= Beginning of Section =

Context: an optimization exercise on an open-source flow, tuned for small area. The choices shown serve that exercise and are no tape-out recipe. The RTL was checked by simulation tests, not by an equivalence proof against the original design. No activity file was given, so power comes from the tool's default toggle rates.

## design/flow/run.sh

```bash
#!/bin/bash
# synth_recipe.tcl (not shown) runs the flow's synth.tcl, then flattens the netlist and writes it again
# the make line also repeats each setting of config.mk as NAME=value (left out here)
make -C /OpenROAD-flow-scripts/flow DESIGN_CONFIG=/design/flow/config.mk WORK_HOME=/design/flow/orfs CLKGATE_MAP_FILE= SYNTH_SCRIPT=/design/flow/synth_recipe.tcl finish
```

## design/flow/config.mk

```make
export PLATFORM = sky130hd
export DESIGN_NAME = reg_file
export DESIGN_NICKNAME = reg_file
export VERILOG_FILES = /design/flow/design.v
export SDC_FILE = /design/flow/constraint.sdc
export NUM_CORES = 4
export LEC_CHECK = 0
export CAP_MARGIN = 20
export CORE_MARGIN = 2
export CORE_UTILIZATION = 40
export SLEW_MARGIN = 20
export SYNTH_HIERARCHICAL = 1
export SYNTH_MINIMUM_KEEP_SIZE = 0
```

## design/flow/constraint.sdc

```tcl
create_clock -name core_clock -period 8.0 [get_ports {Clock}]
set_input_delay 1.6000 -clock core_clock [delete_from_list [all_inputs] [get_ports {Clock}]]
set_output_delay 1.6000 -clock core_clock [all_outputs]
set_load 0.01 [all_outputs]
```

= End of Section =
= Beginning of Section =

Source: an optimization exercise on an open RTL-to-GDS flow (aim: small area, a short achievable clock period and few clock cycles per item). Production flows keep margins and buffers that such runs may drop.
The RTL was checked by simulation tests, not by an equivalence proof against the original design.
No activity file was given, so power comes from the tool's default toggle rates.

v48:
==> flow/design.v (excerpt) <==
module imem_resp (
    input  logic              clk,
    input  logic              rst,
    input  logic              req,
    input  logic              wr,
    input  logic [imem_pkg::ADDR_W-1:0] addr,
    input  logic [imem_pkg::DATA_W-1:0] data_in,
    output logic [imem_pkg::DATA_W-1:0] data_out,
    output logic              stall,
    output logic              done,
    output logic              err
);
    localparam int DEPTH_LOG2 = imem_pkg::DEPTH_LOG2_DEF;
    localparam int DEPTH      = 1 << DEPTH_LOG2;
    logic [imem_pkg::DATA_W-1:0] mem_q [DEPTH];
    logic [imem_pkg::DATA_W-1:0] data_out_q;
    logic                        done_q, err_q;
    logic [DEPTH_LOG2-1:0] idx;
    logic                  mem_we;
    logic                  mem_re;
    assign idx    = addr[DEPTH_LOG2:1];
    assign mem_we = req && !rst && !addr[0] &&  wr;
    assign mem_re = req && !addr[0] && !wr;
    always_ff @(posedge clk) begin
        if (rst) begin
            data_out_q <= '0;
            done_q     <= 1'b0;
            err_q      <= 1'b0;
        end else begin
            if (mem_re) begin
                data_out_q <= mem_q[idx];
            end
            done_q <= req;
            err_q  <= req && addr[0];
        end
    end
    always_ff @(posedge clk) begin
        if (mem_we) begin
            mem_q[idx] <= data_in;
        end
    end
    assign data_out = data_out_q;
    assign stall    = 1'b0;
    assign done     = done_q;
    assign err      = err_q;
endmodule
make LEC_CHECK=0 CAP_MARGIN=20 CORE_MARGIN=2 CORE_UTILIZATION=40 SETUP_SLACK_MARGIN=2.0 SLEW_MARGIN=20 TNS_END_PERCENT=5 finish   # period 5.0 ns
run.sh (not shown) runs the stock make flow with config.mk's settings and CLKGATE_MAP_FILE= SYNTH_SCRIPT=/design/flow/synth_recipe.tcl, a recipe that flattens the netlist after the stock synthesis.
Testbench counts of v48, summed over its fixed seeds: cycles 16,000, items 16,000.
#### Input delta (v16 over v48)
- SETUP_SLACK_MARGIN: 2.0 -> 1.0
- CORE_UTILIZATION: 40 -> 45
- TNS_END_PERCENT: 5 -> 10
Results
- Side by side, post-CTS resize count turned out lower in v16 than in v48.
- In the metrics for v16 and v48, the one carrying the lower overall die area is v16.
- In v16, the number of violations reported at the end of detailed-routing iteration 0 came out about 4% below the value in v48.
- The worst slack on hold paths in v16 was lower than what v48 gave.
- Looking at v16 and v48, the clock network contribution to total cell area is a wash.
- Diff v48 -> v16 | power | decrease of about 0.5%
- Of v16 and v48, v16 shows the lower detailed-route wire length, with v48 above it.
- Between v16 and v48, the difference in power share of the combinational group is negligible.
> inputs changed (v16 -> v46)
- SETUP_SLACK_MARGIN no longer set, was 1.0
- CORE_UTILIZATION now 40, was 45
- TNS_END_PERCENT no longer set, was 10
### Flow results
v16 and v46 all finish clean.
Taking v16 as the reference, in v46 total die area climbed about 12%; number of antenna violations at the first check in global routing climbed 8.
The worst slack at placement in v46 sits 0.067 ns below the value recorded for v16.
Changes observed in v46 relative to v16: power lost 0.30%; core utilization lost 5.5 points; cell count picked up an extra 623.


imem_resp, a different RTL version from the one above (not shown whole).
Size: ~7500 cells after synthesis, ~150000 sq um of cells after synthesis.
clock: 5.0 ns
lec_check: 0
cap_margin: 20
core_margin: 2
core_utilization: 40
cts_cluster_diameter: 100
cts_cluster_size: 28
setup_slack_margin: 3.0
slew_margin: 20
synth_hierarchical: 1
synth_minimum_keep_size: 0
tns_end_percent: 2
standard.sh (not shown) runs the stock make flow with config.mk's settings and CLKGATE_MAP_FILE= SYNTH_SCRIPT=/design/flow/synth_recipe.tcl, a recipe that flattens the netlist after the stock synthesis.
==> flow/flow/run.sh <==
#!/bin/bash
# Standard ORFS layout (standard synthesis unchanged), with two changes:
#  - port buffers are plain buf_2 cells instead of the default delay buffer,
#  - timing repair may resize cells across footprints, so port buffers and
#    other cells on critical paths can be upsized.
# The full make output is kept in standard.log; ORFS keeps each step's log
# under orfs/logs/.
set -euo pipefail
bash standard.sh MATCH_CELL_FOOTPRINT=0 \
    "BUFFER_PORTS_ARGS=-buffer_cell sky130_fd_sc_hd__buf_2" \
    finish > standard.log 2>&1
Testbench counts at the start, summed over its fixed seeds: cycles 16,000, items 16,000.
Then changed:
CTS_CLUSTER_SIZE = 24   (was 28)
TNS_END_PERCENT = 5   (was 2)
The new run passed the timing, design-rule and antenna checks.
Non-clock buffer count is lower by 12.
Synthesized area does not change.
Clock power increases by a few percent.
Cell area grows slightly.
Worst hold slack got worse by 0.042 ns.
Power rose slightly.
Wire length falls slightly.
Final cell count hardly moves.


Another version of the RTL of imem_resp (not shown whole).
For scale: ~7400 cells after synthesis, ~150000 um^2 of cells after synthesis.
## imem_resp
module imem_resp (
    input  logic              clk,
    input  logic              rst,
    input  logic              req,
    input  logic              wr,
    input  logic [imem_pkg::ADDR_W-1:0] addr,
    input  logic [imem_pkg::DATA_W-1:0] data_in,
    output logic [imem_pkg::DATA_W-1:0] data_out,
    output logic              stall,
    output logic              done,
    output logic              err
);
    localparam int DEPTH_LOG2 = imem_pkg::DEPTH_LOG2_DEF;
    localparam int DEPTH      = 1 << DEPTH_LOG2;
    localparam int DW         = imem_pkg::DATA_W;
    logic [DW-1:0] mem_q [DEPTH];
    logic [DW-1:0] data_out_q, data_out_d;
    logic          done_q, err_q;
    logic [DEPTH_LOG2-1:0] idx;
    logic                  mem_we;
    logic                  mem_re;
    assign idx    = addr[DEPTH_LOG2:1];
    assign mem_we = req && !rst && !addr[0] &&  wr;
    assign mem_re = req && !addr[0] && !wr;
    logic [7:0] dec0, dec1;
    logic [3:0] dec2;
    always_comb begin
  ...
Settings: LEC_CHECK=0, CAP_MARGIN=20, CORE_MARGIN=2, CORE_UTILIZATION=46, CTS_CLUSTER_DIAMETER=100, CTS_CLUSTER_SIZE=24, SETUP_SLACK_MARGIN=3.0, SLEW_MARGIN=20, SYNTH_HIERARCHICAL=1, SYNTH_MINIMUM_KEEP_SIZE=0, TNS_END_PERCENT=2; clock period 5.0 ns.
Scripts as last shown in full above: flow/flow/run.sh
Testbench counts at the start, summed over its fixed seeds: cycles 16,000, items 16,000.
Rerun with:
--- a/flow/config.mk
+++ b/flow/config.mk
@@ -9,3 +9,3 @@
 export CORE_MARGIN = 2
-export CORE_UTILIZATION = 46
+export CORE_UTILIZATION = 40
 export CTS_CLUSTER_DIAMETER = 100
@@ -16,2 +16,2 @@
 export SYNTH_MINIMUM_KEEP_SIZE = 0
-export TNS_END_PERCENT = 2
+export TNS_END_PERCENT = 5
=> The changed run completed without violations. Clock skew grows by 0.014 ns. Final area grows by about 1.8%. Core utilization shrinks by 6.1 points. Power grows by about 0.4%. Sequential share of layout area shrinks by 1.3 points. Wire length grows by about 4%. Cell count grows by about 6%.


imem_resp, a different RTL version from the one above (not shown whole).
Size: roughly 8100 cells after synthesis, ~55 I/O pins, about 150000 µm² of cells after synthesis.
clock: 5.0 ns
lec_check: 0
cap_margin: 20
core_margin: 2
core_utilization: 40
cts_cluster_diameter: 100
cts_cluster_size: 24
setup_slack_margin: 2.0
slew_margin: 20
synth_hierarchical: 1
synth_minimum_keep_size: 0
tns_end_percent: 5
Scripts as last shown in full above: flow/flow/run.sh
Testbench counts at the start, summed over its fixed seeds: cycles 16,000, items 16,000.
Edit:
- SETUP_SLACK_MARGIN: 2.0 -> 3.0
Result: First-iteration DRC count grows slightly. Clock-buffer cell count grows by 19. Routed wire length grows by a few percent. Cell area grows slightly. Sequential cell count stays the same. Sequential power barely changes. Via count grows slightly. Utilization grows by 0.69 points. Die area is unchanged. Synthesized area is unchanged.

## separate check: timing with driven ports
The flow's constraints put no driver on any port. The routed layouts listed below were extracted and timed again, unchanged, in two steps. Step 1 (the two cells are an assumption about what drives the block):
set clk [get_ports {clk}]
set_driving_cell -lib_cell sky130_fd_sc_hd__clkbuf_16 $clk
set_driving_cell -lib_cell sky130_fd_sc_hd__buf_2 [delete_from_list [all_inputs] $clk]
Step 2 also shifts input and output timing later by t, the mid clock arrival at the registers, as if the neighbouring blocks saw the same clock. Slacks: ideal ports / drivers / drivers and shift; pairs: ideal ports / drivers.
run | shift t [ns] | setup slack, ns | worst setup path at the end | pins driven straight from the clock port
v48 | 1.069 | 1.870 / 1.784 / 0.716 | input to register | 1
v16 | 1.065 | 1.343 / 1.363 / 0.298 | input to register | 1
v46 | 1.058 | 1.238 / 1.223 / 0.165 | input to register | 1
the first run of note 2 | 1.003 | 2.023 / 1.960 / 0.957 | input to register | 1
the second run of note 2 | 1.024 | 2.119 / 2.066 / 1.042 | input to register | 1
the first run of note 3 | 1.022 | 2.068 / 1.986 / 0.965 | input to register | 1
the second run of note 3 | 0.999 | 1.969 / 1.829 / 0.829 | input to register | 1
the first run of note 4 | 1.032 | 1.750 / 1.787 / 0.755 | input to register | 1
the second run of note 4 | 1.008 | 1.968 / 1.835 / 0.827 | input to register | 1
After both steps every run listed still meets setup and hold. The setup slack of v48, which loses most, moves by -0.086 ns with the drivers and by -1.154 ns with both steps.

= End of Section =

Looking at the listing above, how many of its lines contain "grows"? Say only the number.

3